A história, assim como a arte dramática, possui protagonistas e antagonistas que se digladiam como um produto das massas. Um fato interessante é que o século XX parece negar a qualquer personalidade histórica o papel de protagonista, já o mesmo não acontece com o seu oposto, que de forma incontestável pertence a Hitler. Se entre os historiadores essa definição não é unanime, do ponto de vista daqueles menos obcecados com uma abordagem pragmática dos eventos históricos, sobretudo dos não alemães, essa definição está mais do que correta. O nível de ascendência moral que Hitler era capaz de exercer sobre as massas está além da compreensão de qualquer pessoa que tenha vivido em uma época diferente da sua. “Ele tinha um poder terrível, especialmente nos olhos.” – comentou o ex-ministro das relações exteriores, Joachin Von Ribentrop, ao ser interrogado pelo psiquiatra da prisão de Nuremberg em 1946.

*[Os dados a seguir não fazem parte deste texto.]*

File: src/rtl/ibpl_out_pkg.sv
// Shared types and default parameters for the interbackplane output cardlet.
package ibpl_out_pkg;

    // Per-channel drive mode, two bits per channel on ch_mode
    typedef enum logic [1:0] {
        MODE_DIRECT  = 2'd0,
        MODE_STRETCH = 2'd1,
        MODE_TOGGLE  = 2'd2,
        MODE_INVERT  = 2'd3
    } ch_mode_t;

    localparam int DEF_N_CH     = 6;
    localparam int DEF_CNT_W    = 16;
    localparam int DEF_LED_HOLD = 125000;

endpackage

File: src/rtl/ibpl_out_ctrl_if.sv
// Bus bundle between internal logic (master) and the output cardlet (slave).
interface ibpl_out_ctrl_if
    import ibpl_out_pkg::*;
#(
    parameter int N_CH  = DEF_N_CH,
    parameter int CNT_W = DEF_CNT_W
);
    logic [N_CH-1:0]   internal_out;
    logic [N_CH-1:0]   output_enable;
    logic [N_CH-1:0]   input_enable;
    logic [2*N_CH-1:0] ch_mode;
    logic [CNT_W-1:0]  stretch_len;
    logic              err_clr;
    logic [N_CH-1:0]   diob_dir;
    logic [N_CH-1:0]   diob_out;
    logic [N_CH-1:0]   internal_in;
    logic [N_CH-1:0]   diob_led1;
    logic [N_CH-1:0]   diob_led2;
    logic              plugin_error;
    logic              plugin_error_sticky;

    modport master (
        output internal_out, output_enable, input_enable, ch_mode, stretch_len, err_clr,
        input  diob_dir, diob_out, internal_in, diob_led1, diob_led2,
               plugin_error, plugin_error_sticky
    );

    modport slave (
        input  internal_out, output_enable, input_enable, ch_mode, stretch_len, err_clr,
        output diob_dir, diob_out, internal_in, diob_led1, diob_led2,
               plugin_error, plugin_error_sticky
    );
endinterface

File: src/rtl/ibpl_out_chan.sv
// One output channel: edge detect, mode mux, stretch counter, toggle state
// and the retriggerable activity-LED monostable.
module ibpl_out_chan
    import ibpl_out_pkg::*;
#(
    parameter int CNT_W    = DEF_CNT_W,
    parameter int LED_HOLD = DEF_LED_HOLD
) (
    input  logic             clk,
    input  logic             nReset,
    input  logic             internal_out,
    input  logic             output_enable,
    input  ch_mode_t         ch_mode,
    input  logic [CNT_W-1:0] stretch_len,
    output logic             diob_out,
    output logic             diob_led2
);
    localparam int LED_W = $clog2(LED_HOLD + 1);
    localparam logic [CNT_W-1:0] CNT_ZERO = {CNT_W{1'b0}};
    localparam logic [CNT_W-1:0] CNT_ONE  = {{(CNT_W-1){1'b0}}, 1'b1};
    localparam logic [LED_W-1:0] LED_ZERO = {LED_W{1'b0}};
    localparam logic [LED_W-1:0] LED_ONE  = {{(LED_W-1){1'b0}}, 1'b1};
    localparam logic [LED_W-1:0] LED_LOAD = LED_W'(LED_HOLD);

    logic             prev_r;
    ch_mode_t         mode_prev_r;
    logic             tog_r;
    logic [CNT_W-1:0] cnt_r;
    logic             diob_out_r;
    logic [LED_W-1:0] led_cnt_r;
    logic             led_r;

    logic             edge_s;
    logic             mode_chg_s;
    logic             tog_base_s;
    logic [CNT_W-1:0] cnt_base_s;
    logic             stretching_s;
    logic             core_s;
    logic             drive_s;
    logic             tog_nxt_s;
    logic [CNT_W-1:0] cnt_nxt_s;
    logic [LED_W-1:0] led_nxt_s;

    // Next-state and drive value; a mode change wipes the state before this cycle's edge acts on it
    always_comb begin
        edge_s       = internal_out & ~prev_r;
        mode_chg_s   = (ch_mode != mode_prev_r);
        tog_base_s   = 1'b0;
        cnt_base_s   = CNT_ZERO;
        core_s       = 1'b0;
        tog_nxt_s    = 1'b0;
        cnt_nxt_s    = CNT_ZERO;
        led_nxt_s    = LED_ZERO;

        if (mode_chg_s) begin
            tog_base_s = 1'b0;
            cnt_base_s = CNT_ZERO;
        end else begin
            tog_base_s = tog_r;
            cnt_base_s = cnt_r;
        end
        stretching_s = (cnt_base_s != CNT_ZERO);

        case (ch_mode)
            MODE_DIRECT:  core_s = internal_out;
            MODE_STRETCH: core_s = internal_out | stretching_s;
            MODE_TOGGLE:  core_s = tog_base_s ^ edge_s;
            MODE_INVERT:  core_s = ~internal_out;
            default:      core_s = internal_out;
        endcase
        drive_s = output_enable & core_s;

        if (!output_enable) begin
            tog_nxt_s = 1'b0;
            cnt_nxt_s = CNT_ZERO;
        end else begin
            if (ch_mode == MODE_TOGGLE) begin
                tog_nxt_s = tog_base_s ^ edge_s;
            end else begin
                tog_nxt_s = 1'b0;
            end
            // The pulse cycle itself is high through internal_out, so the counter covers L-1 more cycles
            if ((ch_mode == MODE_STRETCH) && edge_s) begin
                if (stretch_len == CNT_ZERO) begin
                    cnt_nxt_s = CNT_ZERO;
                end else begin
                    cnt_nxt_s = stretch_len - CNT_ONE;
                end
            end else if (stretching_s) begin
                cnt_nxt_s = cnt_base_s - CNT_ONE;
            end else begin
                cnt_nxt_s = CNT_ZERO;
            end
        end

        // LED counter reloads in step with the output register so the LED rises with the change
        if (drive_s != diob_out_r) begin
            led_nxt_s = LED_LOAD;
        end else if (led_cnt_r != LED_ZERO) begin
            led_nxt_s = led_cnt_r - LED_ONE;
        end else begin
            led_nxt_s = LED_ZERO;
        end
    end

    // Channel state and registered outputs
    always_ff @(posedge clk or negedge nReset) begin
        if (!nReset) begin
            prev_r      <= 1'b0;
            mode_prev_r <= MODE_DIRECT;
            tog_r       <= 1'b0;
            cnt_r       <= CNT_ZERO;
            diob_out_r  <= 1'b0;
            led_cnt_r   <= LED_ZERO;
            led_r       <= 1'b0;
        end else begin
            prev_r      <= internal_out;
            mode_prev_r <= ch_mode;
            tog_r       <= tog_nxt_s;
            cnt_r       <= cnt_nxt_s;
            diob_out_r  <= drive_s;
            led_cnt_r   <= led_nxt_s;
            led_r       <= (led_nxt_s != LED_ZERO);
        end
    end

    assign diob_out  = diob_out_r;
    assign diob_led2 = led_r;

endmodule

File: src/rtl/ibpl_out_ctrl.sv
// Interbackplane output cardlet top: per-channel drivers, enable LEDs,
// enable-mismatch error reporting and the constant direction/input lines.
module ibpl_out_ctrl
    import ibpl_out_pkg::*;
#(
    parameter int N_CH     = DEF_N_CH,
    parameter int CNT_W    = DEF_CNT_W,
    parameter int LED_HOLD = DEF_LED_HOLD
) (
    input  logic           clk,
    input  logic           nReset,
    ibpl_out_ctrl_if.slave bus
);
    logic [N_CH-1:0] diob_out_s;
    logic [N_CH-1:0] diob_led2_s;
    logic [N_CH-1:0] diob_led1_r;
    logic            plugin_error_r;
    logic            plugin_error_sticky_r;

    for (genvar i = 0; i < N_CH; i++) begin : g_chan
        ibpl_out_chan #(
            .CNT_W    (CNT_W),
            .LED_HOLD (LED_HOLD)
        ) u_chan (
            .clk           (clk),
            .nReset        (nReset),
            .internal_out  (bus.internal_out[i]),
            .output_enable (bus.output_enable[i]),
            .ch_mode       (ch_mode_t'(bus.ch_mode[2*i +: 2])),
            .stretch_len   (bus.stretch_len),
            .diob_out      (diob_out_s[i]),
            .diob_led2     (diob_led2_s[i])
        );
    end

    // Enable LED copy, live mismatch error and its sticky latch (set beats clear)
    always_ff @(posedge clk or negedge nReset) begin
        if (!nReset) begin
            diob_led1_r           <= {N_CH{1'b0}};
            plugin_error_r        <= 1'b0;
            plugin_error_sticky_r <= 1'b0;
        end else begin
            diob_led1_r    <= bus.output_enable;
            plugin_error_r <= |(bus.input_enable & ~bus.output_enable);
            if (plugin_error_r) begin
                plugin_error_sticky_r <= 1'b1;
            end else if (bus.err_clr) begin
                plugin_error_sticky_r <= 1'b0;
            end else begin
                plugin_error_sticky_r <= plugin_error_sticky_r;
            end
        end
    end

    assign bus.diob_dir            = {N_CH{1'b1}};
    assign bus.internal_in         = {N_CH{1'b0}};
    assign bus.diob_out            = diob_out_s;
    assign bus.diob_led2           = diob_led2_s;
    assign bus.diob_led1           = diob_led1_r;
    assign bus.plugin_error        = plugin_error_r;
    assign bus.plugin_error_sticky = plugin_error_sticky_r;

endmodule

File: src/flat_wrapper.sv
// flat-port wrapper written by rule: the top's interface ports become plain ports
module ibpl_out_ctrl_flat import ibpl_out_pkg::*;
#(
    parameter int N_CH     = DEF_N_CH,
    parameter int CNT_W    = DEF_CNT_W,
    parameter int LED_HOLD = DEF_LED_HOLD
)
  (clk, nReset, bus_internal_out, bus_output_enable, bus_input_enable, bus_ch_mode, bus_stretch_len, bus_err_clr, bus_diob_dir, bus_diob_out, bus_internal_in, bus_diob_led1, bus_diob_led2, bus_plugin_error, bus_plugin_error_sticky);
  ibpl_out_ctrl_if #(.N_CH(N_CH), .CNT_W(CNT_W)) bus_i ();
  input  logic clk;
  input  logic nReset;
  input wire logic [$bits(bus_i.internal_out)-1:0] bus_internal_out;
  input wire logic [$bits(bus_i.output_enable)-1:0] bus_output_enable;
  input wire logic [$bits(bus_i.input_enable)-1:0] bus_input_enable;
  input wire logic [$bits(bus_i.ch_mode)-1:0] bus_ch_mode;
  input wire logic [$bits(bus_i.stretch_len)-1:0] bus_stretch_len;
  input wire logic [$bits(bus_i.err_clr)-1:0] bus_err_clr;
  output wire logic [$bits(bus_i.diob_dir)-1:0] bus_diob_dir;
  output wire logic [$bits(bus_i.diob_out)-1:0] bus_diob_out;
  output wire logic [$bits(bus_i.internal_in)-1:0] bus_internal_in;
  output wire logic [$bits(bus_i.diob_led1)-1:0] bus_diob_led1;
  output wire logic [$bits(bus_i.diob_led2)-1:0] bus_diob_led2;
  output wire logic [$bits(bus_i.plugin_error)-1:0] bus_plugin_error;
  output wire logic [$bits(bus_i.plugin_error_sticky)-1:0] bus_plugin_error_sticky;
  assign bus_i.internal_out = bus_internal_out;
  assign bus_i.output_enable = bus_output_enable;
  assign bus_i.input_enable = bus_input_enable;
  assign bus_i.ch_mode = bus_ch_mode;
  assign bus_i.stretch_len = bus_stretch_len;
  assign bus_i.err_clr = bus_err_clr;
  assign bus_diob_dir = bus_i.diob_dir;
  assign bus_diob_out = bus_i.diob_out;
  assign bus_internal_in = bus_i.internal_in;
  assign bus_diob_led1 = bus_i.diob_led1;
  assign bus_diob_led2 = bus_i.diob_led2;
  assign bus_plugin_error = bus_i.plugin_error;
  assign bus_plugin_error_sticky = bus_i.plugin_error_sticky;
  ibpl_out_ctrl #(.N_CH(N_CH), .CNT_W(CNT_W), .LED_HOLD(LED_HOLD)) u_core (.clk(clk), .nReset(nReset), .bus(bus_i));
endmodule
File: config.mk
export PLATFORM = sky130hd
export DESIGN_NAME = ibpl_out_ctrl_flat
export DESIGN_NICKNAME = d
export VERILOG_FILES = /design/src/rtl/ibpl_out_pkg.sv /design/src/rtl/ibpl_out_ctrl_if.sv /design/src/rtl/ibpl_out_chan.sv /design/src/rtl/ibpl_out_ctrl.sv /design/src/flat_wrapper.sv
export SDC_FILE = /design/constraint.sdc
export NUM_CORES = 1
export LEC_CHECK = 0
export ABC_AREA = 1
export CORE_AREA = 2 2 150 181
export CTS_CLUSTER_DIAMETER = 100
export DETAILED_ROUTE_END_ITERATION = 6
export DIE_AREA = 0 0 152 183
export PLACE_DENSITY = 0.78
export SYNTH_ARGS = -nofsm -noshare
export SYNTH_HDL_FRONTEND = slang
export SYNTH_SLANG_ARGS = --single-unit
File: constraint.sdc
create_clock -name clk -period 3.2 [get_ports clk]
set_clock_uncertainty 0.1 [all_clocks]
set_input_delay 0.32 -clock clk [delete_from_list [all_inputs] [get_ports clk]]
set_output_delay 0.32 -clock clk [all_outputs]
set_load 0.02 [all_outputs]
==> results of run 1 <==
## sequential cells by signal, indices dropped and copies added (netlist names)
name                              flops
u_core.g_chan.u_chan.led_cnt_r      102
u_core.g_chan.u_chan.mode_prev_r     12
u_core.g_chan.u_chan.diob_out         6
u_core.bus.diob_led1                  6
u_core.bus.plugin_error               1
u_core.g_chan.u_chan.prev_r           6
u_core.bus.plugin_error_sticky        1
u_core.g_chan.u_chan.tog_r            6
u_core.g_chan.u_chan.diob_led2        6
u_core.g_chan.u_chan.cnt_r           96
## cell families after synthesis
| family | after synthesis | share of synthesized area |
|---|---|---|
| other | 2 | 0.0004808 |
| adders and majority gates | 20 | 0.01602 |
| and+or+nand+nor | 1122 | 0.3243 |
| xor gates and xnor gates | 98 | 0.05783 |
| buffers and inverters | 339 | 0.09315 |
| DFF | 242 | 0.3877 |
| AOI/OAI and AO/OA | 319 | 0.1205 |
## power by group through the flow
| stage | registers [W] | logic, W | clock network (W) |
|---|---|---|---|
| floorplan | 0.00441 | 0.00455 | 0 |
| global placement | 0.00458 | 0.00556 | 0 |
| detailed placement | 0.00459 | 0.00574 | 0 |
| CTS | 0.00455 | 0.00578 | 0.00321 |
| global route | 0.00466 | 0.00664 | 0.00335 |
| finish | 0.00458 | 0.00583 | 0.00316 |
## cell usage after synthesis (3+ instances only)
master / number / share of area
nand2_1: 453 / 0.11
nor2_1: 308 / 0.074
inv_1: 251 / 0.060
dfrtp_1: 242 / 0.39
nand3_1: 159 / 0.051
a21oi_1: 117 / 0.037
o21ai_0: 90 / 0.029
xnor2_1: 55 / 0.031
xor2_1: 40 / 0.022
nand4_1: 38 / 0.015
nand2_2: 30 / 0.012
nor2_2: 30 / 0.012
buf_4: 28 / 0.013
clkbuf_1: 26 / 0.0062
o21ai_1: 23 / 0.0074
nor3_1: 22 / 0.0070
or2_2: 21 / 0.0084
ha_1: 20 / 0.016
inv_2: 17 / 0.0041
o211ai_1: 16 / 0.0077
nand3b_1: 14 / 0.0067
o22ai_1: 12 / 0.0048
nor4_1: 10 / 0.0040
o31ai_1: 9 / 0.0043
nand2_4: 8 / 0.0058
a211oi_1: 7 / 0.0034
buf_2: 7 / 0.0022
buf_6: 7 / 0.0050
o21ai_2: 7 / 0.0039
a31oi_1: 6 / 0.0024
nor3_2: 6 / 0.0038
o41ai_1: 6 / 0.0034
a22o_1: 5 / 0.0028
o211ai_2: 5 / 0.0040
nor2_4: 4 / 0.0029
and2_1: 3 / 0.0012
nand3_2: 3 / 0.0019
o211a_1: 3 / 0.0019
## cell type report
cell class                      count  share of cell area
Sequential cell                   242              0.3449
Clock inverter                     13             0.01083
Clock buffer                       32             0.03941
Tap cell                          335             0.02387
Multi-Input combinational cell   1571              0.4651
Inverter                          270             0.05801
Timing Repair Buffer              110             0.05786
## per-layer routing
| layer | wire length [um] | vias to the layer above |
|---|---|---|
| met4 | 939 | 0 |
| met5 | 0 | - |
| met3 | 2488 | 73 |
| met1 | 16660 | 6714 |
| li1 | - | 7053 |
| met2 | 19070 | 470 |
## stage by stage
stage,area (um2),power [W],util,setup slack [ps]
2_1_floorplan,15660,0.008955,-,876.4
3_3_place_gp,16670,0.01014,0.6384,288.2
3_5_place_dp,16670,0.01032,0.6384,170.8
4_1_cts,17560,0.01354,0.6726,598.5
5_1_grt,17560,0.01464,0.6726,346.2
6_report,17560,0.01357,0.6726,598.1
## worst paths after layout
check | start | endpoint | slack [ps] | depth (start not counted)
min in group asynchronous | nReset | u_core.g_chan[5].u_chan.led_cnt_r[9] | 320 | 2
worst max register to register | u_core.g_chan[1].u_chan.mode_prev_r[0] | u_core.g_chan[1].u_chan.led_cnt_r[0] | 600 | 15
max in group asynchronous | nReset | u_core.g_chan[0].u_chan.mode_prev_r[0] | 1730 | 3
worst min register to register | u_core.g_chan[3].u_chan.led_cnt_r[0] | u_core.g_chan[3].u_chan.led_cnt_r[0] | 320 | 1
worst min-delay path | bus_internal_out[5] | u_core.g_chan[5].u_chan.prev_r | 220 | 1
worst max-delay path | u_core.g_chan[1].u_chan.mode_prev_r[0] | u_core.g_chan[1].u_chan.led_cnt_r[0] | 600 | 15
## worst register-to-register path: stages (launching register included)
cell and delay [ps]:
dfrtp_1 440, xnor2_4 350, nand2_4 80, inv_2 110, nand2_2 100, ha_1 200, nand2_1 60, nor2_1 60
nand3_1 80, nand2_1 70, nand2_2 100, nand2_2 80, nand2_1 130, nand2_2 160, nand2_1 260, nor2_1 80
## cells in the final DEF (no fill, tap or decap), types with 17 or more instances in the layout
cell and instances:
nand3_1 159, nor3_1 22, nor2_1 308, o21ai_0 90, dfrtp_1 242, clkdlybuf4s50_1 67
xor2_1 40, xnor2_1 55, nand2_1 453, buf_4 40, or2_2 21, o21ai_1 23
ha_1 20, clkbuf_16 25, nand2_2 30, a21oi_1 117, inv_2 17, nand4_1 38
inv_1 251, nor2_2 30
==> impl_metrics.yaml, run 1 <==
run_status:
  status: "finished clean"
clock_network:
  cts_setup_buffers: 0
  cts_max_level: 1
  cts.sinks: 242
  cts_root_buffer: "clkbuf_16"
  clkLatencyLatePin_ps: 530
  cts_resized: 0
  hold_buffers: 1
  cts.path.max_buffers: 3
  cts_tree: "built"
  clk_pin_slew_ps: 70
  cts_made_buffers: 25
logic_synthesis:
  async_flop_share: 1.000
  synth_area_um2: 15620
  synth_edf_count: 0
  avgSynthCellArea_um2: 7.293
  synth_seq_cells: 242
  ys_seq_area_frac: 0.3877
  yosys_warnings: 0
  syn-instance-count: 2142
  synth_cell_types: 61
  synth-main-ff-cell: "dfrtp_1"
global_route:
  grtUsageTotal: 0.2811
  grt_pass1_wl_um: 65610
  grt_max_degree: 94
  gr-total-overflow: 0
  grt_util_met3: 0.04112
  met1_usage: 0.3706
  use_met2: 0.4861
  grt-busiest-layer: "met2"
  grt_pass1_vias: 13903
  antenna_found_initial: 0
layout:
  instances_no_fill: 2573
  nNetsFinal: 2289
  antenna-diode-count: 0
  final_layout_size_suffix_gt1_frac: 0.1050
  areaGrowthSynthToFinish_pct: 12.40
  register_area_um2: 6056
  nFillCells: 2180
  multi_input_area_um2: 8167
pwr:
  seq_power_share: 0.337
  internal-power_w: 0.008075
  p_sw_w: 0.005494
  powerDensity_nw_per_um2: 772.8
  clockPowerShare: 0.233
  power_frac_comb: 0.430
  leakage_nw: 8.453
  ir_drop_mv: 0.5538
  netSwitchingFraction: 0.4049
critical_path:
  worstPathMaxFanout: 12
  slowest_delay_ps: 440
  path_buf_inv: 1
  worstPathCellList: "xnor2_4, nand2_4, inv_2, nand2_2, ha_1, nand2_1, nor2_1, nand3_1, nand2_1, nand2_2, nand2_2, nand2_1, nand2_2, nand2_1, nor2_1"
  cp-start-kind: "flop"
  worst-endpoint-required_ps: 3490
  cp_slowest_cell: "dfrtp_1"
  critical-path-top-delay-family: "simple AND/OR/NAND/NOR gates"
  arrival_ps: 2890
  crit_path_end_kind: "flop"
  criticalPathCategory: "reg2reg"
timing:
  rsz0062_at_grt: "false"
  min_period_over_period: 0.8131
  tns_ps: 0
  final_hold_viol_count: 0
  fmax_mhz: 384.3
  maxSlewHeadroom: 0.4561
  finalCriticalPeriod_ps: 2602
  hold_ws_ps: 215.5
  slew_viol_final: 0
  setup_viol: 0
  worst_pin_slew_ps: 807.0
die:
  die_area_um2: 27820
  ios: 81
  initial_core_util: 0.5984
  die_w_um: 152
  die_h_um: 183
  core_area_um2: 26110
  row_count: 65
flow_run:
  cap_violations: 0
routing:
  wire_per_inst_um: 15.22
  viasPerCell: 5.562
  vias: 14310
  antenna_left: 0
  drt_first_pass_iters: 6
  route.detailed.drc: 0
  routed_wl_um: 39160
  drtIter0Drc: 1165
place:
  portBuffers: 68
  dpl.hpwl_um: 28130
  dp_cells: 2527
  place.gp.congestion: 0.9408
hold_path:
  worst_hold_path_type: "in2reg"
No activity file was read; power rests on OpenSTA's default activity.
==> run 2: changes to the inputs <==
==> constraint.sdc (replaced) <==
create_clock -name clk -period 2.7 [get_ports clk]
set_clock_uncertainty 0.1 [all_clocks]
set_input_delay 0.27 -clock clk [delete_from_list [all_inputs] [get_ports clk]]
set_output_delay 0.27 -clock clk [all_outputs]
set_load 0.02 [all_outputs]
==> run 2 against run 1 <==
  * Worst setup slack got worse by 400 ps
  * Maximum frequency up 4.0%
  * Worst hold slack lost 83 ps
  * Non-clock buffer count rose by 62
  * Combinational power is 23% higher
  * Sequential share of layout area down 0.94 points
  * Global-route usage increased by 0.14 points
  * Routed wire length up 1.0%
  * Cell area rose by 2.8%
  * Die area did not move
  * Critical path depth decreased by 4
  * Total power is 19% higher
  * Critical path type unchanged
  * Critical endpoint is now u_core.g_chan[1].u_chan.diob_led2
  * Largest cell class unchanged
  * Largest power group unchanged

O mito Hitler se reafirma, ano após ano, graças à brutalidade com que o mesmo representou sua própria história. Aqueles que o consideram apenas como louco ou maníaco só fazem aumentar o grau de fascinação que o mesmo continua a exercer. Como um homem louco seria capaz de arrastar uma nação inteira para o turbilhão irrefreável do caos? Loucos são aqueles que se apegam a crença de que o mal se reveste apenas com o manto da insanidade. Na maioria dos casos e na mente racional e pratica que o mal encontra espaço para seus feitos e evidência sua completa e assustadora banalidade. Hitler é tão complexo e denso que nosso léxico ainda não dispõe de um termo que lhe seja aplicável. “Louco” ainda e o termo mais recorrente quando sua imagem é invocada. No entanto defini-lo como um simples lunático ou demente é não apenas uma representação simplista de uma realidade assustadora como também reduz a importância que o momento histórico, representado pelos doze anos do regime nazista, teve na historia da Europa e do mundo.
Os assassinatos cometidos por ordens suas não foram uma chacina generalizada, mas um evento calculado e planejado de forma tão assustadora que seus resultados ainda permanecem como um exemplo da origem primitiva e animalesca dos seres humanos. Essa imagem de um ditador insano ainda é predominante entre a população, assim como também se tornou costumeiro utilizá-lo como representação inequívoca do mal. Por que é tão difícil imputar a Hitler o rotulo da banalidade? Por que precisamos representar seu ódio e sua violência como exemplo dos extremos da natureza maléfica dos seres humanos? Seria esse comportamento uma negação da imagem pessimista que o filosofo Thomas Hobbes tinha do homem como ser social ou uma simples manifestação do maniqueísmo que se apossou da sociedade e passou a reafirmar insistentemente a amplitude do espaço que separa o “bem” do “mal”?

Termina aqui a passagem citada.